From the records below, please repeat exactly the line that has "export BUFFER_PORTS_ARGS = -buffer_cell", the line that has "export CTS_CLUSTER_SIZE = 10", and every line between them, and nothing else.
[Materials provided — start]
==> config.mk <==
export PLATFORM = sky130hd
export DESIGN_NAME = ripple_borrow_subtractor_seq
export DESIGN_NICKNAME = d
export VERILOG_FILES = /design/src/rtl/rca_pkg.sv /design/src/rtl/full_subtractor.sv /design/src/rtl/ripple_borrow_subtractor_seq.sv
export SDC_FILE = /design/constraint.sdc
export NUM_CORES = 1
export LEC_CHECK = 0
export BUFFER_PORTS_ARGS = -buffer_cell sky130_fd_sc_hd__buf_2
export CELL_PAD_IN_SITES_DETAIL_PLACEMENT = 0
export CELL_PAD_IN_SITES_GLOBAL_PLACEMENT = 1
export CORE_ASPECT_RATIO = 2
export CORE_MARGIN = 8
export CORE_UTILIZATION = 35
export CTS_CLUSTER_SIZE = 10
export DETAILED_ROUTE_END_ITERATION = 10
export PLACE_DENSITY = 0.65
export SLEW_MARGIN = 30
export SYNTH_ARGS = -nofsm -noshare
export SYNTH_HDL_FRONTEND = slang
export SYNTH_SLANG_ARGS = --single-unit
==> constraint.sdc <==
create_clock -name i_clk -period 9.9 [get_ports i_clk]
set_clock_uncertainty 0.05 [all_clocks]
set_input_delay 1.98 -clock i_clk [delete_from_list [all_inputs] [get_ports i_clk]]
set_output_delay 1.98 -clock i_clk [all_outputs]
set_load 0.01 [all_outputs]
[Materials provided — finish]
Response area »
export BUFFER_PORTS_ARGS = -buffer_cell sky130_fd_sc_hd__buf_2
export CELL_PAD_IN_SITES_DETAIL_PLACEMENT = 0
export CELL_PAD_IN_SITES_GLOBAL_PLACEMENT = 1
export CORE_ASPECT_RATIO = 2
export CORE_MARGIN = 8
export CORE_UTILIZATION = 35
export CTS_CLUSTER_SIZE = 10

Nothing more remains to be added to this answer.